Failure to Timely Report Resident-to-Resident Sexual Abuse Allegation
Penalty
Summary
The deficiency involves the facility’s failure to ensure that staff immediately reported an allegation of resident-to-resident sexual abuse to administrative staff so it could be reported to the State Survey Agency within the required two-hour timeframe. Facility policy dated June 2022 required that any complaint, observation, or suspicion of resident abuse, neglect, mistreatment, or misappropriation of resident property be reported to the Massachusetts Department of Public Health, Division of Health Care Quality, and other appropriate agencies in accordance with state and federal law. On the evening of 03/04/26, CNA #2 observed Resident #2, who did not reside in Resident #3’s room, seated on Resident #3’s bed while Resident #3 lay in bed with no clothing covering the genital area.
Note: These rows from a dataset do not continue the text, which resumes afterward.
<file path="src/rtl/riscv_fetch_pkg.sv">
// Shared types and constants for the instruction-fetch side of the single-cycle datapath.
package riscv_fetch_pkg;

    typedef enum logic [1:0] {
        IDLE,
        RUN,
        FAULT
    } fetch_state_t;

    localparam int unsigned INSTR_WIDTH = 32;
    localparam logic [31:0] PC_STEP = 32'd4;
    localparam logic [INSTR_WIDTH-1:0] NOP_INSTR = 32'h0000_0013;

endpackage

</file>
<file path="src/rtl/fetch_addr_check.sv">
// Flags a byte address that is misaligned or beyond the end of a word-addressed memory.
module fetch_addr_check
    import riscv_fetch_pkg::*;
#(
    parameter int unsigned MEM_WORDS = 32
) (
    input  logic [INSTR_WIDTH-1:0] addr,
    output logic                   illegal
);

    logic [31:0] word_idx;

    assign word_idx = {2'b00, addr[31:2]};

    always_comb begin
        illegal = (addr[1:0] != 2'b00) || (word_idx >= MEM_WORDS);
    end

endmodule

</file>
<file path="src/rtl/instruction_fetch.sv">
// Program counter and fetch sequencing for a memory with one-cycle registered reads;
// pairs each returned word with the address that produced it.
module instruction_fetch
    import riscv_fetch_pkg::*;
#(
    parameter logic [31:0] RESET_PC  = 32'h0000_0000,
    parameter int unsigned MEM_WORDS = 32,
    parameter int unsigned CNT_WIDTH = 16
) (
    input  logic                   clock,
    input  logic                   reset,
    input  logic                   stall,
    input  logic                   redirect,
    input  logic [31:0]            redirectTarget,
    input  logic [INSTR_WIDTH-1:0] memInstr,
    output logic [31:0]            memPC,
    output logic [INSTR_WIDTH-1:0] instrOut,
    output logic [31:0]            pcOut,
    output logic                   instrValid,
    output logic                   fetchFault,
    output logic [31:0]            faultPC,
    output logic [CNT_WIDTH-1:0]   fetchCount
);

    fetch_state_t         state_q, state_d;
    logic [31:0]          pc_q, pc_d;
    logic [31:0]          pc_in_flight_q, pc_in_flight_d;
    logic [31:0]          fault_pc_q, fault_pc_d;
    logic [CNT_WIDTH-1:0] fetch_count_q, fetch_count_d;

    logic issue_illegal;
    logic issue;

    fetch_addr_check #(
        .MEM_WORDS(MEM_WORDS)
    ) u_addr_check (
        .addr   (memPC),
        .illegal(issue_illegal)
    );

    // While stalled in RUN the memory re-reads the held word so instrOut stays stable.
    always_comb begin
        memPC = pc_q;
        if (redirect) begin
            memPC = redirectTarget;
        end else if ((state_q == RUN) && stall) begin
            memPC = pc_in_flight_q;
        end
    end

    always_comb begin
        state_d        = state_q;
        pc_d           = pc_q;
        pc_in_flight_d = pc_in_flight_q;
        fault_pc_d     = fault_pc_q;
        fetch_count_d  = fetch_count_q;

        unique case (state_q)
            IDLE:    issue = 1'b1;
            RUN:     issue = redirect || !stall;
            FAULT:   issue = redirect;
            default: issue = 1'b0;
        endcase

        if (issue) begin
            if (issue_illegal) begin
                state_d    = FAULT;
                fault_pc_d = memPC;
            end else begin
                state_d        = RUN;
                pc_in_flight_d = memPC;
                pc_d           = memPC + PC_STEP;
                fetch_count_d  = fetch_count_q + CNT_WIDTH'(1);
            end
        end
    end

    always_ff @(posedge clock) begin
        if (reset) begin
            state_q        <= IDLE;
            pc_q           <= RESET_PC;
            pc_in_flight_q <= RESET_PC;
            fault_pc_q     <= 32'h0;
            fetch_count_q  <= '0;
        end else begin
            state_q        <= state_d;
            pc_q           <= pc_d;
            pc_in_flight_q <= pc_in_flight_d;
            fault_pc_q     <= fault_pc_d;
            fetch_count_q  <= fetch_count_d;
        end
    end

    assign instrOut   = memInstr;
    assign pcOut      = pc_in_flight_q;
    assign instrValid = (state_q == RUN);
    assign fetchFault = (state_q == FAULT);
    assign faultPC    = fault_pc_q;
    assign fetchCount = fetch_count_q;

endmodule
</file>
CNA #2 saw Resident #2 touching Resident #3’s genital area with one hand, while Resident #3’s hand covered Resident #2’s hand and the other hand touched Resident #2’s chest under the shirt. CNA #2 immediately removed Resident #2 from the room and reported the incident to Nurse #1. Resident #2 had diagnoses including dementia, aphasia, conversion disorder, and post-traumatic stress disorder, and an annual MDS dated 02/25/26 showed severely impaired cognitive skills and that the resident rarely or never made self understood or understood others. Resident #3 had vascular dementia, and a quarterly MDS dated 02/17/26 indicated severely impaired cognitive patterns despite usually being able to make self understood and understand others. After CNA #2’s report, Nurse #1 acknowledged that around 6:15 P.M. on 03/04/26 she was informed of the residents’ sexual activity and stated she contacted the ADON by telephone or email and later texted the DON sometime after 11:00 P.M., approximately four hours after the incident. The ADON did not recall being informed, and the DON reported she did not become aware of the incident until seeing Nurse #1’s text at about 5:00 A.M. on 03/05/26, nearly 11 hours after the event, at which time she notified the Administrator. The Administrator stated he first learned of the allegation when the DON texted him the morning of 03/05/26 as he arrived at 8:00 A.M., and confirmed the incident was not reported to the State Agency within two hours, with the Health Care Facility Reporting System submission created on 03/05/26 at 1:29 P.M., more than 18 hours after the alleged incident occurred.